Hem yardım hem de ailemi görmek amacıyla zorlukla mahallemize ulaşabildim. Gördüğüm manzara içler acısıydı, benim doğup büyüdüğüm sokak birkaç ev hariç hepsi yıkılmıştı. Şu an amcam kızının ve anamın yaşadığı iki ev tek katlı olması ve sağlam yapıldığı için bir çizik bile yoktu. Kardeşlerimin evleri girilemez durumda olduğundan onlar da geçici olarak doğdukları eve sığınmışlardı. Teselli görüşmesinden sonra getirdiğimiz kolileri teslim ederek hüzünle oradan ayrıldık.
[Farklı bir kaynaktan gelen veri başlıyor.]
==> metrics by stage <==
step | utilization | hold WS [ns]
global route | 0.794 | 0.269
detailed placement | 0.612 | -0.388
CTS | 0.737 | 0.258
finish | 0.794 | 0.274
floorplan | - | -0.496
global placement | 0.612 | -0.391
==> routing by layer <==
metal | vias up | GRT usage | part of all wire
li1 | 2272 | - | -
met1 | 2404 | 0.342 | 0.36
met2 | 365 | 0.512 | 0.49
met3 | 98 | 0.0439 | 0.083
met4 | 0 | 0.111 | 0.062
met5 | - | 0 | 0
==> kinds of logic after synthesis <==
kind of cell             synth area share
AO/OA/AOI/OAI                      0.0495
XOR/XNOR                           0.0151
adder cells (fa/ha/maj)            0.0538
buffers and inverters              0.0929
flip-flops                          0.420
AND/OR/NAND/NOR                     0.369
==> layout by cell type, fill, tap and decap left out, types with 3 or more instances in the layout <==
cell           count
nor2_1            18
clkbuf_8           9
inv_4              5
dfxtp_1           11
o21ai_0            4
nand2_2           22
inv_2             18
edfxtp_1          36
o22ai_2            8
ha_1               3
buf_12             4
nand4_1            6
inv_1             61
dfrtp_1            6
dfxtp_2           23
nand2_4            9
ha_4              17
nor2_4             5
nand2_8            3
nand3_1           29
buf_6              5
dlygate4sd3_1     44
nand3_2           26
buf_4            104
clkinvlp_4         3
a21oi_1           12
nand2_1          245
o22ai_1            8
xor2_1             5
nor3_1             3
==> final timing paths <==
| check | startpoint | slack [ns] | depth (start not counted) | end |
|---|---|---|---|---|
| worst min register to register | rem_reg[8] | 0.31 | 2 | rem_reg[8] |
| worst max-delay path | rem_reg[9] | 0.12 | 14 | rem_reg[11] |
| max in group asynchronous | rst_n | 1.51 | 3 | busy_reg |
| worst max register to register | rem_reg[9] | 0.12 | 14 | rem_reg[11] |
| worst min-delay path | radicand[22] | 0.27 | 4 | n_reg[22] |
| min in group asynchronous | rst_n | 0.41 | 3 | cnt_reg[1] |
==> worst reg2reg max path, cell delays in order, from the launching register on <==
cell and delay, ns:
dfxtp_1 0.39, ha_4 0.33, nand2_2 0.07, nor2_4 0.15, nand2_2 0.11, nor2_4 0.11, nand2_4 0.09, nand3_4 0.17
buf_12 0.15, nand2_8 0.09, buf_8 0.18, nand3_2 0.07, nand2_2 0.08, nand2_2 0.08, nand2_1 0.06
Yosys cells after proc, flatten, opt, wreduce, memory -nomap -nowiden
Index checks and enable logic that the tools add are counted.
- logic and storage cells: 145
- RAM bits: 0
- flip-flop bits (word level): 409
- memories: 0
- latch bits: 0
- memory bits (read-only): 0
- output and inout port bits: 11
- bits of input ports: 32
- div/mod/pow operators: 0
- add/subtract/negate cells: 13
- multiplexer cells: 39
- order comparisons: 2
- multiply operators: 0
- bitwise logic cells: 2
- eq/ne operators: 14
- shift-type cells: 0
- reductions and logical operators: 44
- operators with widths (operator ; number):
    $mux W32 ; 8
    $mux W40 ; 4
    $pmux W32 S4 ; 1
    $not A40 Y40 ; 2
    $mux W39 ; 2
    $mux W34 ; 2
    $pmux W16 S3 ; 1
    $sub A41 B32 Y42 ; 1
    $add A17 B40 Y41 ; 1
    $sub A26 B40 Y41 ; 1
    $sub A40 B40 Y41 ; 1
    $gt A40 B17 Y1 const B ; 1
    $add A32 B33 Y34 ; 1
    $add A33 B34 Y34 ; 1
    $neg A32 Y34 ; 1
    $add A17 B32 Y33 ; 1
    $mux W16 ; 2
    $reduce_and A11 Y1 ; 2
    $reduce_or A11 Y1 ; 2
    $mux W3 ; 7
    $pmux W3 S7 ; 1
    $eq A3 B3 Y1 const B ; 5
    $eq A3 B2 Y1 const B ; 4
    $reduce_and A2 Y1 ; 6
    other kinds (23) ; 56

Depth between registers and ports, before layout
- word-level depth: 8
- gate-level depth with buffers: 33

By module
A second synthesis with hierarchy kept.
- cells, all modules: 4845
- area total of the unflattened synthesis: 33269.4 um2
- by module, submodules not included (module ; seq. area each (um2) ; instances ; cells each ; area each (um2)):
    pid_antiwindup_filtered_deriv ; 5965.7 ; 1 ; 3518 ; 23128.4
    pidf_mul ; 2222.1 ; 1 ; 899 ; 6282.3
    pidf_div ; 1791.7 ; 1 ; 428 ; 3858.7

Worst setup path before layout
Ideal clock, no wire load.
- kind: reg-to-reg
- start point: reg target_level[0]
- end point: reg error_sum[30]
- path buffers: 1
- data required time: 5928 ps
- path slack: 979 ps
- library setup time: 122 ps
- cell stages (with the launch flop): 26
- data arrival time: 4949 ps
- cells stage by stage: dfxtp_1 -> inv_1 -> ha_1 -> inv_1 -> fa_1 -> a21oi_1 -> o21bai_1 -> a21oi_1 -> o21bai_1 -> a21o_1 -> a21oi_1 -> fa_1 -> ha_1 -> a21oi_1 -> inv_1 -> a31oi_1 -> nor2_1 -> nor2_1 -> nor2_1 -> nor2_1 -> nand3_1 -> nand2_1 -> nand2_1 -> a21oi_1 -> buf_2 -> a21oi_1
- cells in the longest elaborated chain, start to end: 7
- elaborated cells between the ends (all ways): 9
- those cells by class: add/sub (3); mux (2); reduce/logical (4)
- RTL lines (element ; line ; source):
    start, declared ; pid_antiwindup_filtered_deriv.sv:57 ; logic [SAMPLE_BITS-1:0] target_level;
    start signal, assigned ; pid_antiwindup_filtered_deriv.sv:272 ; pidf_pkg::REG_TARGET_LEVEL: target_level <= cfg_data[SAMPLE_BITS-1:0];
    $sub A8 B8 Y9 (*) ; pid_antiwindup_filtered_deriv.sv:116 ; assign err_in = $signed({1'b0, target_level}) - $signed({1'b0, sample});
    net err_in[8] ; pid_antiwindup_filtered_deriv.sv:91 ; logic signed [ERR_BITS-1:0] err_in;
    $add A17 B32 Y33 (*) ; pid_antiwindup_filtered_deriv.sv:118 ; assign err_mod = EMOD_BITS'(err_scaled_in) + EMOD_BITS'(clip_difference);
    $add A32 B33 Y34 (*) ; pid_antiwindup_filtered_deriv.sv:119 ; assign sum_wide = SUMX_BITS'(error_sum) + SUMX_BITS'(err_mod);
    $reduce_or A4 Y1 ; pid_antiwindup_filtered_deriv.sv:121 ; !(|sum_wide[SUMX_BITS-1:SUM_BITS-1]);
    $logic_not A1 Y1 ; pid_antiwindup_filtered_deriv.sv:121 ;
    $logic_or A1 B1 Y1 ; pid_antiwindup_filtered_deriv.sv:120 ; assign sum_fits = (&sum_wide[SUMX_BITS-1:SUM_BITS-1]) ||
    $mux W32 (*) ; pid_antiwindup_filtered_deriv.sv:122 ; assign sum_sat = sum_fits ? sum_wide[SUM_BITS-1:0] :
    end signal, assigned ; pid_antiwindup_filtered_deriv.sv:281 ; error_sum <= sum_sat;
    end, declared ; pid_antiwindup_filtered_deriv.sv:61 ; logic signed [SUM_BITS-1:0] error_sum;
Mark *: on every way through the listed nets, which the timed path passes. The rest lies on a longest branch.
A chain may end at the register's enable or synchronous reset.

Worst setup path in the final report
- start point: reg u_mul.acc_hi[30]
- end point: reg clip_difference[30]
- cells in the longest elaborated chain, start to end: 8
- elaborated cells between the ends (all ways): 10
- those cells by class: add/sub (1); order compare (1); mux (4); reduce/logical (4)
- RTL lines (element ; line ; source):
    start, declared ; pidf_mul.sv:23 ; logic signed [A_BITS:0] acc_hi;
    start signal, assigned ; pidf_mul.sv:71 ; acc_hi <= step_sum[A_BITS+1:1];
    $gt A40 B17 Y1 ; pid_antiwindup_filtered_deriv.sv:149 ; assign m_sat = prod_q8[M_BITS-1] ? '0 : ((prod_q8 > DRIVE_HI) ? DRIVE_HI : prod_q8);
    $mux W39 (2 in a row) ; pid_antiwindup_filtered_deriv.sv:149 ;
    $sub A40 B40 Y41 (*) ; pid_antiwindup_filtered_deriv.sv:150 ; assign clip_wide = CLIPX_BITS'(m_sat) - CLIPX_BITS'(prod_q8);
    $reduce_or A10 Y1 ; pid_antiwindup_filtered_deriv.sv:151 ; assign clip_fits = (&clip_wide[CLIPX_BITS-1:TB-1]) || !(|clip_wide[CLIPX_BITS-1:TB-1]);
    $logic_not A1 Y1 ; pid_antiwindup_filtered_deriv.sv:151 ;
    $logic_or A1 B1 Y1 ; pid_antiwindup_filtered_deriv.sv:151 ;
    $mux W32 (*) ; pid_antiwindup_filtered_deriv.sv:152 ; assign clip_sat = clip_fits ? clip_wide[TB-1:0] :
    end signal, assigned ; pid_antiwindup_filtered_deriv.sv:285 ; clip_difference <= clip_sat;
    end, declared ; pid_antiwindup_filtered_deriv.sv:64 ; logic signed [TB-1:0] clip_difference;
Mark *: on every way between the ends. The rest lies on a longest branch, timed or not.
**config.mk**
```make
export PLATFORM = sky130hd
export DESIGN_NAME = bounded_array_list
export DESIGN_NICKNAME = d
export VERILOG_FILES = /design/src/rtl/bal_pkg.sv /design/src/rtl/bal_ram.sv /design/src/rtl/bal_ctrl.sv /design/src/rtl/bounded_array_list.sv
export SDC_FILE = /design/constraint.sdc
export NUM_CORES = 1
export LEC_CHECK = 0
export BUFFER_PORTS_ARGS = -buffer_cell sky130_fd_sc_hd__buf_2
export CELL_PAD_IN_SITES_DETAIL_PLACEMENT = 0
export CELL_PAD_IN_SITES_GLOBAL_PLACEMENT = 2
export CORE_UTILIZATION = 50
export CTS_CLUSTER_SIZE = 16
export DETAILED_ROUTE_END_ITERATION = 10
export PLACE_DENSITY = 0.94
export SYNTH_ARGS = -nofsm -noshare
export SYNTH_HDL_FRONTEND = slang
export SYNTH_HIERARCHICAL = 1
export SYNTH_SLANG_ARGS = --single-unit
```
**constraint.sdc**
```tcl
create_clock -name clk -period 13.4 [get_ports clk]
set_input_delay 2.68 -clock clk [delete_from_list [all_inputs] [get_ports clk]]
set_output_delay 2.68 -clock clk [all_outputs]
set_load 0.02 [all_outputs]
```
Kardeşimin evine geçmiş olsun için gittiğimde yengemin ayağının kırık olduğunu söyledim. Onlar depremin etkisi ile kırık olduğunun farkında bile değillerdi. Hemen acil servisi aradık, gece gelerek müdahale etmişler, üç gün daha gecikilse idi ayağı kangren olacakmış dediler. Neyse ki gece yarısı Urfa devlet hastanesine yatırarak ertesi sabah ameliyata aldılar. Yardım için gittiğimiz yerlerde gece kalamıyorduk, haliyle çocuklar yalnız olduklarından ve korktukları için gece evde olmak zorunda kalıyorduk. Gündüzleri ise yardım ekibi ile çalışarak gıda ve giyim eşyalarını depremzedelere yetiştiriyorduk.

Depremin dördüncü günü 7 adet çadırı diktirdikten, kazık ve direklerini de bin bir zorlukla sağladıktan sonra bir kez daha Adıyaman’ın yolunu tuttuk. Av. Hasan Demir kardeşimize hem çadırları hem gıda ve giyim malzemelerini teslim ettik, onu teselli ettik. Tek muhtaç olmayan biri varsa o da Allah (cc) olduğunun bir kez daha farkına vardık.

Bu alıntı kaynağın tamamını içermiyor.